Sitting in a dimly lit room that takes the eye a minute to adjust to, the primary mission of the personnel in MOC is to coordinate maintenance operations on a daily basis. The small shop consists of three air Reserve technicians and two traditional reservists. Their job includes debriefing the pilots and flightcrew members after each flight, coordinating and maintaining paperwork for maintenance and recording the mission capability of each aircraft.
Master Sgt. Fred Berger, a maintenance operations controller, explained that the biggest challenge working in the MOC is being able to handle five things at one time and understanding that's just the way it is.
"I think it's all worth the effort because I get to know a lot of people from many different units on the base," he said. "I value those relationships."

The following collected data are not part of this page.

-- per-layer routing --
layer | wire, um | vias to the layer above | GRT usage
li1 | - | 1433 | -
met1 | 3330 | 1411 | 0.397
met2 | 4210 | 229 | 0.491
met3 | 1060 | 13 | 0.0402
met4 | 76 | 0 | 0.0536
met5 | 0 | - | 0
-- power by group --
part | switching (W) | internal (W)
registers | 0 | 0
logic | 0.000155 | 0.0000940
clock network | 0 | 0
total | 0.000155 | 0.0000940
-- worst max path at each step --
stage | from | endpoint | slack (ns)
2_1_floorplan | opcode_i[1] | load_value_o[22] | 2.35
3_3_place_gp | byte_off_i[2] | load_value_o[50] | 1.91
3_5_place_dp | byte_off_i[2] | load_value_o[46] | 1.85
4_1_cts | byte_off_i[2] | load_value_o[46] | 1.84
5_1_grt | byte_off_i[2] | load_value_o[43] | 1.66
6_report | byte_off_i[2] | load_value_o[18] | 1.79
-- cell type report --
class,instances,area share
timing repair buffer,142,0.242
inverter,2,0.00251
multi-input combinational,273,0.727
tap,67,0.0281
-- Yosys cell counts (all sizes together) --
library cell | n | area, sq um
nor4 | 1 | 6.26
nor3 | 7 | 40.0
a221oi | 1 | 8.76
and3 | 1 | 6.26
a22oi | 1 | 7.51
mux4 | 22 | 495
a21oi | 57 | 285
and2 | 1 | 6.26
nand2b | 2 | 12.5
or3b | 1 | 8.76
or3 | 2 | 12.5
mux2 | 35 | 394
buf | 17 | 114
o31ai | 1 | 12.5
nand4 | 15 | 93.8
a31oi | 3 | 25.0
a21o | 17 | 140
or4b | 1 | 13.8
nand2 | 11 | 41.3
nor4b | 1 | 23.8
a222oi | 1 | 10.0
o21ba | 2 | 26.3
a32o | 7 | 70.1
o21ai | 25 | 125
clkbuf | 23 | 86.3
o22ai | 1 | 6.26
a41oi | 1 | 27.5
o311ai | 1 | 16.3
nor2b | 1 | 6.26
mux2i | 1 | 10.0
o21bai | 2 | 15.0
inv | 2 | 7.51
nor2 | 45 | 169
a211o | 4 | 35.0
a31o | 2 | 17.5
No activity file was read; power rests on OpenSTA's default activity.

When they're not sending mission capability updates to the Pentagon or filing debriefing reports, the people in MOC are usually helping the flightline maintainers manage everyday taskings. It's a give-and-take relationship among the aircraft maintainers in the 916th. For example, MOC Airmen have been known to assist the crew chiefs with actual maintenance of the airplanes on low-paperwork days.
In fact, the people in the MOC exemplify the core value of service before self in their everyday mission by maintaining unassuming, yet highly important jobs.

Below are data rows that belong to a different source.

===== src/verilog/mem_unit_defs.svh =====
`ifndef MEM_UNIT_DEFS_SVH
`define MEM_UNIT_DEFS_SVH

// one storage row holds a full data word.
`define MEM_DATA_WIDTH 64

// bits 8 to 3 select the row, bits 2 to 0 the byte.
`define MEM_ADDR_WIDTH 9

`define MEM_WORDS 64

`define MEM_MASK_WIDTH (`MEM_DATA_WIDTH / 8)

`endif

===== src/verilog/mem_op_pkg.sv =====
`default_nettype none

package mem_op_pkg;

  typedef enum logic [5:0] {
    LB        = 6'h00,
    LH        = 6'h01,
    LW        = 6'h02,
    LD        = 6'h03,
    LBU       = 6'h04,
    LHU       = 6'h05,
    LWU       = 6'h06,
    SB        = 6'h08,
    SH        = 6'h09,
    SW        = 6'h0a,
    SD        = 6'h0b,
    SM        = 6'h0c, // byte lanes come from the request mask.
    AMOSWAP_W = 6'h10,
    AMOADD_W  = 6'h11,
    AMOXOR_W  = 6'h12,
    AMOAND_W  = 6'h13,
    AMOOR_W   = 6'h14,
    AMOMIN_W  = 6'h15,
    AMOMAX_W  = 6'h16,
    AMOMINU_W = 6'h17,
    AMOMAXU_W = 6'h18,
    AMOSWAP_D = 6'h20,
    AMOADD_D  = 6'h21,
    AMOXOR_D  = 6'h22,
    AMOAND_D  = 6'h23,
    AMOOR_D   = 6'h24,
    AMOMIN_D  = 6'h25,
    AMOMAX_D  = 6'h26,
    AMOMINU_D = 6'h27,
    AMOMAXU_D = 6'h28
  } mem_opcode_e;

  typedef enum logic [1:0] {
    SIZE_B = 2'b00,
    SIZE_H = 2'b01,
    SIZE_W = 2'b10,
    SIZE_D = 2'b11
  } mem_size_e;

endpackage

`default_nettype wire


===== src/verilog/mem_pkt_pkg.sv =====
`default_nettype none

`include "mem_unit_defs.svh"

package mem_pkt_pkg;

  // request packet as it arrives from the cache front end.
  typedef struct packed {
    mem_op_pkg::mem_opcode_e     opcode;
    logic [`MEM_ADDR_WIDTH-1:0]  addr;
    logic [`MEM_DATA_WIDTH-1:0]  data;
    logic [`MEM_MASK_WIDTH-1:0]  mask; // only read by SM.
  } mem_req_s;

  typedef struct packed {
    logic [`MEM_DATA_WIDTH-1:0] data;
  } mem_rsp_s;

endpackage

`default_nettype wire


===== src/verilog/mem_ctrl.sv =====
`timescale 1ns/10ps
`default_nettype none

`include "mem_unit_defs.svh"

module mem_ctrl (
  input  logic                       clk_i,
  input  logic                       reset_i,
  input  logic                       v_i,
  output logic                       ready_o,
  input  logic                       yumi_i,
  output logic                       v_o,
  input  logic [`MEM_DATA_WIDTH-1:0] load_value_i,
  input  logic                       is_write_i,
  output logic                       wr_en_o,
  output mem_pkt_pkg::mem_rsp_s      rsp_o
);

  logic                  v_r;
  logic                  accept;
  mem_pkt_pkg::mem_rsp_s rsp_r;

  // the slot frees up in the same cycle the sink takes it.
  assign ready_o = ~v_r | yumi_i;
  assign accept  = v_i & ready_o;
  assign wr_en_o = accept & is_write_i;

  always_ff @(posedge clk_i) begin
    if (reset_i) begin
      v_r <= 1'b0;
    end else if (ready_o) begin
      v_r <= v_i;
    end
  end

  always_ff @(posedge clk_i) begin
    if (accept) begin
      rsp_r.data <= load_value_i; // value read before the write lands.
    end
  end

  assign v_o   = v_r;
  assign rsp_o = rsp_r;

  // a stalled response must not change or vanish.
  assert property (@(posedge clk_i) disable iff (reset_i)
    v_o && !yumi_i |=> v_o && $stable(rsp_o));

  assert property (@(posedge clk_i) disable iff (reset_i) yumi_i |-> v_o);

endmodule

`default_nettype wire


===== config.mk =====
export PLATFORM = sky130hd
export DESIGN_NAME = mem_ctrl
export DESIGN_NICKNAME = d
export VERILOG_FILES = /design/src/verilog/mem_op_pkg.sv /design/src/verilog/mem_pkt_pkg.sv /design/src/verilog/mem_ctrl.sv
export VERILOG_INCLUDE_DIRS = /design/src /design/src/verilog
export SDC_FILE = /design/constraint.sdc
export NUM_CORES = 1
export LEC_CHECK = 0
export ABC_AREA = 1
export BUFFER_PORTS_ARGS = -buffer_cell sky130_fd_sc_hd__buf_2
export CORE_MARGIN = 4
export CORE_UTILIZATION = 43
export CTS_CLUSTER_DIAMETER = 40
export CTS_CLUSTER_SIZE = 30
export DETAILED_ROUTE_END_ITERATION = 8
export GPL_ROUTABILITY_DRIVEN = 1
export PLACE_DENSITY_LB_ADDON = 0.1
export SLEW_MARGIN = 20
export SYNTH_ARGS = -nofsm -noshare
export SYNTH_HDL_FRONTEND = slang
export SYNTH_SLANG_ARGS = --single-unit

===== constraint.sdc =====
create_clock -name clk_i -period 5.9 [get_ports clk_i]
set_input_delay 1.18 -clock clk_i [delete_from_list [all_inputs] [get_ports clk_i]]
set_output_delay 1.18 -clock clk_i [all_outputs]
set_load 0.1 [all_outputs]

Yosys cells after proc, flatten, opt, wreduce, memory -nomap -nowiden
Index checks and enable logic that the tools add are counted.
{"block": "totals", "in_bits": 69, "out_inout_bits": 67, "register_bits": 65, "elab_cells": 6}
{"block": "op_classes", "n_bitwise": 4}
{"cell": "$and A1 B1 Y1", "n": 2}
{"cell": "$not A1 Y1", "n": 1}
{"cell": "$or A1 B1 Y1", "n": 1}

Logic depth before layout (Yosys ltp)
Gate-level depths: netlist of the first run.
{"block": "depth", "ltp_word": 4, "depth_mapped": 4}

Worst setup path before layout of the first run
OpenSTA, ideal clock, no wires.
{"block": "synth_path", "path_type": "input to output", "from": "in yumi_i", "to": "out wr_en_o", "t_required_ns": 4.720, "path_buffers": 0, "slack_ns": 2.196, "path_stages": 4, "arrival_ns": 2.524, "path_cell_list": "inv_1 > nand2_2 > nand2_2 > nor2_2"}
{"block": "synth_via", "elab_chain_len": 3}
{"item": "start, declared", "line": "mem_ctrl.sv:11", "source": "input logic yumi_i,"}
{"item": "$or A1 B1 Y1", "line": "mem_ctrl.sv:24", "source": "assign ready_o = ~v_r | yumi_i;"}
{"item": "net ready_o", "line": "mem_ctrl.sv:10", "source": "output logic ready_o,"}
{"item": "$and A1 B1 Y1", "line": "mem_ctrl.sv:25", "source": "assign accept = v_i & ready_o;"}
{"item": "$and A1 B1 Y1", "line": "mem_ctrl.sv:26", "source": "assign wr_en_o = accept & is_write_i;"}
{"item": "end, declared", "line": "mem_ctrl.sv:15", "source": "output logic wr_en_o,"}
The timed path passes the listed nets, and every way through them passes these cells.

Final worst setup path of the first run
{"block": "layout_path", "from": "in yumi_i", "to": "out wr_en_o"}
{"block": "layout_via", "elab_chain_len": 3}
{"item": "$or A1 B1 Y1", "line": "mem_ctrl.sv:24"}
{"item": "$and A1 B1 Y1", "line": "mem_ctrl.sv:25"}
{"item": "$and A1 B1 Y1", "line": "mem_ctrl.sv:26"}
Every way passes these cells.

==> results of run 1 <==
[logic make-up after synthesis]
group	share of synthesized area, %
buffers and inverters	0.758
AO/OA/AOI/OAI	0.252
flip-flops	98.0
AND/OR/NAND/NOR	0.948
[state kept, by name, summed over array words and instances (netlist names)]
name / count
rsp_o: 64
v_o: 1
[layout make-up]
type,instances,area (µm²),area share (%)
flip-flops and latches,65,1940,66.8
well taps,52,65.1,2.24
multi-input cells,4,23.8,0.818
clock buffers,12,135,4.65
inverters,4,15.0,0.516
clock inverters,4,43.8,1.51
repair buffers,136,683,23.5
[metal layers]
metal / routed length (µm) / GRT usage [%] / vias to the layer above
met5: 0 / 0 / -
met4: 41 / 9.32 / 0
met3: 589 / 6.20 / 4
met2: 2180 / 22.9 / 77
met1: 1270 / 13.0 / 543
li1: - / - / 578
[critical path, delay by kind of cell]
| kind | cells | cell delay, ns |
|---|---|---|
| buffers and inverters | 3 | 0.54 |
| and+or+nand+nor | 3 | 0.20 |
[through the flow]
| step | power, W | hold slack, ns | cells | util (%) | worst slack [ns] |
|---|---|---|---|---|---|
| finish | 0.00114 | 0.508 | 277 | 65.9 | 2.80 |
| floorplan | 0.000761 | 1.25 | 73 | - | 2.20 |
| global placement | 0.000807 | 0.482 | 261 | 61.8 | 2.82 |
| CTS | 0.00115 | 0.505 | 277 | 65.9 | 2.78 |
| global route | 0.00118 | 0.519 | 277 | 65.9 | 2.75 |
| detailed placement | 0.000810 | 0.492 | 261 | 61.8 | 2.79 |
[worst min-delay path by stage]
stage,slack (ns),end,depth (start not counted)
after floorplan,1.25,v_o,1
final,0.51,v_o,2
after detailed placement,0.49,v_o,2
after CTS,0.50,v_o,2
after global routing,0.52,v_o,2
after global placement,0.48,v_o,2
[power groups by stage]
stage,Clock [W],Combinational (W),Sequential (W)
3_3_place_gp,0,0.000253,0.000555
5_1_grt,0.000371,0.000260,0.000548
3_5_place_dp,0,0.000255,0.000556
6_report,0.000341,0.000253,0.000546
2_1_floorplan,0,0.0000148,0.000746
4_1_cts,0.000352,0.000255,0.000546
[cells in the final DEF, fill, tap and decap left out]
cell type	netlist	routed
sky130_fd_sc_hd__nor2_2	1	1
sky130_fd_sc_hd__clkbuf_1	0	3
sky130_fd_sc_hd__inv_1	4	3
sky130_fd_sc_hd__a21oi_1	1	1
sky130_fd_sc_hd__nand2_2	2	2
sky130_fd_sc_hd__dfxtp_1	1	1
sky130_fd_sc_hd__clkinv_1	0	1
sky130_fd_sc_hd__buf_4	0	1
sky130_fd_sc_hd__bufinv_16	0	1
sky130_fd_sc_hd__buf_2	0	135
sky130_fd_sc_hd__edfxtp_1	64	64
sky130_fd_sc_hd__clkbuf_8	0	9
sky130_fd_sc_hd__inv_2	0	1
sky130_fd_sc_hd__clkinv_2	0	2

"There is a deep sense of accomplishment knowing that I've helped maintain mission capability for the 916th MOC," said Tech. Sgt. William Porter, a traditional Reservist here. "I enjoy getting the job done and getting the planes out of here."
But MOC personnel do not only help the maintainers, they help the wing as a whole by ensuring the mission is accomplished.
"They're very, important to me and the maintenance group," said Lt. Col. Paul Weimer, 916th Maintenance Group commander. "That translates to being important to the operations group because they help to get the airplanes ready to go to support the mission."